Case ID: ala_43/html/0620-01.html
Source: Caselaw Access Project
Author: {"author": "B. E. SAEEOLD, J.", "license": "Public Domain", "url": "https://static.case.law/"}
Date Created: 2024-08-24T03:29:51.129683

McLEMORE vs. COLE, Garnishee.
    [ATTACHMENT COMMENCED BY GARNISHMENT.]
    1. General order No. 13, of Gen. Swayne ; authorizes a garnishment. — An attachment issued under “General Order No. 13,” issued by General Swayne, dated November 7th, 1867, may be executed by summoning any one having in his possession the property subject to the lien given by the order.
    Appeal from the City Court of Montgomery.
    Tried before Samuel F. Rice, esq., an attorney of the court, under § 758 of Revised Code.
    The facts of the case are set out in the opinion. The following is the order referred to :
    “ Headquarters District of Alabama, Montgomery, Alabama, November 7th, 1867 — General Orders No. 18. In order to secure to agricultural laborers in this State payment for the labor of this year, a lien is hereby created in their favor upon tbe crop grown upon the farms on which they are respectively employed; said lien attaches from this date, and is subordinate to prior liens. This lien will be recognized by the several courts and magistrates of this State, and will be enforced by attachment, to be issued by any judge, clerk of a court of record, or justice of the peace. In case the amount claimed to be due is one hundred dollars or less, it shall be returnable before a justice of the county, and when it exceeds one hundred dollars, it shall be returnable before a court of record having jurisdiction of such cases. Such attachment will be issued when any part of the crop shall hereafter be removed, or be about to be removed without payment of the wages, and without the consent of the laborer. Affidavit being made of either of the facts above recited, and of the amount of wages due, or to become due, for his share of the crop, and bond being given as in other cases of attachments, the atachment shall at once issue to the proper officer to be levied on, or so much of the crop produced on the plantar tion as shall be sufficient to supply the demand ; but in caso the plaintiff shall sw.ear in his affidavit that he is unable to give security on the bond, then the attachment shall issue without any security on the bond. The attachment suit shall be triable at the first term of the court, after the execution and return of the writ of attachment, and any number of laborers on a plantation may join in one suit.
    By command of
    Brevet Maj. Gen. Wager Swayne.
    S. O. Greene, Captain 25th Infantry, Brevet Maj. U. S. A., A. D. C. & A. A. A. G.”
    B. McKinne, and Watts & Troy, for appellant.
    Stone, Clopton & Clanton, contra.
    
    [No briefs came into reporter’s hands.]
   B. E. SAEEOLD, J.

The appellant sued out an attachment against the appellee, Marshall, to be levied on the crop of said Marshall, made during the year 1867, under General Order No. 13, issued by Gen. Swayne, then military governor of Alabama, on the 7th of November, 1867. The attachment was levied by summoning the appellee, Cole, to answer as garnishee. The answer of the garnishee was controverted. An issue was made up and tried by jury, and a verdict rendered against the garnishee. The verdict determined that he had in his possession a portion of the crop of the defendant Marshall, made in the year 1867, exceeding any claim he had on Marshall, to the amount of fifteen hundred dollars. The garnishee then moved, in arrest of judgment, that order No. 13 did not authorize a garnishment. The motion was sustained by the court, and this ruling is now assigned as error.

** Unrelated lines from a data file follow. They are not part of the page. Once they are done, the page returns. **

### src/rtl/vec_engine_pipe.sv
// Pipelined element-wise vector ALU between the NPU command sequencer and the scratchpad SRAM.
// Issues one read pair and retires one write per cycle through a read -> compute -> write pipe.
//
// state   | meaning
// S_IDLE  | waiting for a command, cmd_ready high
// S_RUN   | issuing one read per cycle, idx = 0..length-1
// S_DRAIN | last two results retiring
// S_DONE  | one-cycle done pulse
module vec_engine_pipe #(
    parameter int DATA_W    = 8,
    parameter int ADDR_W    = 16,
    parameter int LEN_W     = 16,
    parameter int MUL_SHIFT = 7
) (
    input  logic              clk,
    input  logic              rst_n,
    input  logic              cmd_valid,
    output logic              cmd_ready,
    input  logic [2:0]        opcode,
    input  logic [LEN_W-1:0]  length,
    input  logic [ADDR_W-1:0] src0_base,
    input  logic [ADDR_W-1:0] src1_base,
    input  logic [ADDR_W-1:0] dst_base,
    input  logic [7:0]        scale,
    input  logic [4:0]        shift,
    input  logic [DATA_W-1:0] clamp_lo,
    input  logic [DATA_W-1:0] clamp_hi,
    input  logic              abort,
    output logic              sram_rd0_en,
    output logic [ADDR_W-1:0] sram_rd0_addr,
    input  logic [DATA_W-1:0] sram_rd0_data,
    output logic              sram_rd1_en,
    output logic [ADDR_W-1:0] sram_rd1_addr,
    input  logic [DATA_W-1:0] sram_rd1_data,
    output logic              sram_wr_en,
    output logic [ADDR_W-1:0] sram_wr_addr,
    output logic [DATA_W-1:0] sram_wr_data,
    output logic              busy,
    output logic              done
);

    localparam logic [2:0] OP_ADD  = 3'd0;
    localparam logic [2:0] OP_SUB  = 3'd1;
    localparam logic [2:0] OP_MUL  = 3'd2;
    localparam logic [2:0] OP_SCL  = 3'd3;
    localparam logic [2:0] OP_CLP  = 3'd4;
    localparam logic [2:0] OP_RELU = 3'd5;
    localparam logic [2:0] OP_MAX  = 3'd6;
    localparam logic [2:0] OP_MIN  = 3'd7;

    // Wide enough for scale products plus a rounding term of up to 2^30.
    localparam int XW = 2*DATA_W + 41;
    localparam logic signed [XW-1:0] X_MAX = (XW'(1) <<< (DATA_W-1)) - XW'(1);
    localparam logic signed [XW-1:0] X_MIN = -(XW'(1) <<< (DATA_W-1));
    localparam logic signed [2*DATA_W-1:0] MUL_RND = (2*DATA_W)'(1) <<< (MUL_SHIFT-1);

    typedef enum logic [1:0] {S_IDLE, S_RUN, S_DRAIN, S_DONE} state_t;

    state_t                    r_state;
    logic [2:0]                r_op;
    logic [LEN_W-1:0]          r_idx;
    logic [LEN_W-1:0]          r_rem;
    logic                      r_drain;
    logic [ADDR_W-1:0]         r_src0;
    logic [ADDR_W-1:0]         r_src1;
    logic [ADDR_W-1:0]         r_dst;
    logic [7:0]                r_scale;
    logic [4:0]                r_shift;
    logic signed [DATA_W-1:0]  r_lo;
    logic signed [DATA_W-1:0]  r_hi;

    logic                      r_p1_valid;
    logic [LEN_W-1:0]          r_p1_idx;
    logic                      r_p2_valid;
    logic [ADDR_W-1:0]         r_p2_addr;
    logic [DATA_W-1:0]         r_p2_data;

    logic                      w_kill;
    logic                      w_issue;
    logic                      w_use_b;
    logic signed [DATA_W-1:0]  w_a;
    logic signed [DATA_W-1:0]  w_b;
    logic signed [DATA_W:0]    w_add;
    logic signed [DATA_W:0]    w_sub;
    logic signed [2*DATA_W-1:0] w_mul;
    logic signed [2*DATA_W-1:0] w_mul_q;
    logic signed [XW-1:0]      w_p;
    logic signed [XW-1:0]      w_rnd;
    logic signed [XW-1:0]      w_sc;
    logic signed [DATA_W-1:0]  w_min_hi;
    logic signed [DATA_W-1:0]  w_clamp;
    logic signed [XW-1:0]      w_wide;
    logic [DATA_W-1:0]         w_res;

    assign w_kill  = abort & ((r_state == S_RUN) | (r_state == S_DRAIN));
    assign w_issue = (r_state == S_RUN) & ~w_kill;
    assign w_use_b = (r_op == OP_ADD) | (r_op == OP_SUB) | (r_op == OP_MUL) |
                     (r_op == OP_MAX) | (r_op == OP_MIN);

    assign cmd_ready     = (r_state == S_IDLE);
    assign busy          = (r_state != S_IDLE);
    assign done          = (r_state == S_DONE);
    assign sram_rd0_en   = w_issue;
    assign sram_rd1_en   = w_issue & w_use_b;
    assign sram_rd0_addr = r_src0 + ADDR_W'(r_idx);
    assign sram_rd1_addr = r_src1 + ADDR_W'(r_idx);
    assign sram_wr_en    = r_p2_valid & ~w_kill;
    assign sram_wr_addr  = r_p2_addr;
    assign sram_wr_data  = r_p2_data;

    assign w_a      = sram_rd0_data;
    assign w_b      = sram_rd1_data;
    assign w_add    = signed'({w_a[DATA_W-1], w_a}) + signed'({w_b[DATA_W-1], w_b});
    assign w_sub    = signed'({w_a[DATA_W-1], w_a}) - signed'({w_b[DATA_W-1], w_b});
    assign w_mul    = (2*DATA_W)'(w_a) * (2*DATA_W)'(w_b);
    assign w_mul_q  = (w_mul + MUL_RND) >>> MUL_SHIFT;
    assign w_p      = XW'(w_a) * XW'(signed'({1'b0, r_scale}));
    assign w_rnd    = (r_shift == 5'd0) ? '0 : (XW'(1) <<< (r_shift - 5'd1));
    assign w_sc     = (w_p + w_rnd) >>> r_shift;
    // Applying the upper bound first makes lo win whenever lo > hi.
    assign w_min_hi = (w_a > r_hi) ? r_hi : w_a;
    assign w_clamp  = (w_min_hi < r_lo) ? r_lo : w_min_hi;

    always_comb begin
        w_wide = '0;
        case (r_op)
            OP_ADD:  w_wide = XW'(w_add);
            OP_SUB:  w_wide = XW'(w_sub);
            OP_MUL:  w_wide = XW'(w_mul_q);
            OP_SCL:  w_wide = w_sc;
            OP_CLP:  w_wide = XW'(w_clamp);
            OP_RELU: w_wide = w_a[DATA_W-1] ? '0 : XW'(w_a);
            OP_MAX:  w_wide = (w_a > w_b) ? XW'(w_a) : XW'(w_b);
            OP_MIN:  w_wide = (w_a < w_b) ? XW'(w_a) : XW'(w_b);
            default: w_wide = '0;
        endcase
    end

    assign w_res = (w_wide > X_MAX) ? DATA_W'(X_MAX) :
                   (w_wide < X_MIN) ? DATA_W'(X_MIN) : w_wide[DATA_W-1:0];

    always_ff @(posedge clk or negedge rst_n) begin
        if (!rst_n) begin
            r_state <= S_IDLE;
            r_op    <= '0;
            r_idx   <= '0;
            r_rem   <= '0;
            r_drain <= 1'b0;
            r_src0  <= '0;
            r_src1  <= '0;
            r_dst   <= '0;
            r_scale <= '0;
            r_shift <= '0;
            r_lo    <= '0;
            r_hi    <= '0;
        end else begin
            case (r_state)
                S_IDLE: begin
                    if (cmd_valid) begin
                        r_op    <= opcode;
                        r_idx   <= '0;
                        r_rem   <= length;
                        r_src0  <= src0_base;
                        r_src1  <= src1_base;
                        r_dst   <= dst_base;
                        r_scale <= scale;
                        r_shift <= shift;
                        r_lo    <= clamp_lo;
                        r_hi    <= clamp_hi;
                        r_state <= (length == '0) ? S_DONE : S_RUN;
                    end
                end
                S_RUN: begin
                    if (w_kill) begin
                        r_state <= S_IDLE;
                    end else begin
                        r_idx <= r_idx + LEN_W'(1);
                        r_rem <= r_rem - LEN_W'(1);
                        if (r_rem == LEN_W'(1)) begin
                            r_drain <= 1'b1;
                            r_state <= S_DRAIN;
                        end
                    end
                end
                S_DRAIN: begin
                    if (w_kill) begin
                        r_state <= S_IDLE;
                    end else if (!r_drain) begin
                        r_state <= S_DONE;
                    end else begin
                        r_drain <= 1'b0;
                    end
                end
                S_DONE: begin
                    r_state <= S_IDLE;
                end
                default: begin
                    r_state <= S_IDLE;
                end
            endcase
        end
    end

    always_ff @(posedge clk or negedge rst_n) begin
        if (!rst_n) begin
            r_p1_valid <= 1'b0;
            r_p1_idx   <= '0;
            r_p2_valid <= 1'b0;
            r_p2_addr  <= '0;
            r_p2_data  <= '0;
        end else begin
            r_p1_valid <= w_issue;
            r_p1_idx   <= r_idx;
            r_p2_valid <= r_p1_valid & ~w_kill;
            r_p2_addr  <= r_dst + ADDR_W'(r_p1_idx);
            r_p2_data  <= w_res;
        end
    end

endmodule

The order, which may be found in the acts of the legislature of 1868, p. 252, gives to the agricultural laborer a lien for his wages for the year 1867, on the crop of that year which he assisted in making, and directs its enforcement by attachment. The attachment is to be levied on the crop, or so much of it as may be necessary. It is to be issued whenever the crop has been removed, or is about to be removed, without payment of the wages, or without the consent of the laborer. One of the modes of levying an attachment, is summoning some person indebted to, or having in his possession, or under his control, property belonging to the defendant. — Revised Code, § 2943. As the purpose of this order was to give a lien on the crop, and an attachment to enforce it, it follows that the property to which the lien has attached can be pursued into the possession of any holder, but the remedy can not apply to any other property, debt, or obligation. The summons to the garnishee was a levy of the attachment on the crop which was liable, if in his possession.—Exr’s of Tellinghast v. Johnson, use, &c., 5 Ala. 514; Thompson v. Allen, 4 Stew & Port. 184; Carey v. Gregg, 3 Stew. 433; Cleaveland v. The State, 34 Ala. 258; Drake on Attachment, § 453.

The judgment is reversed and the cause remanded.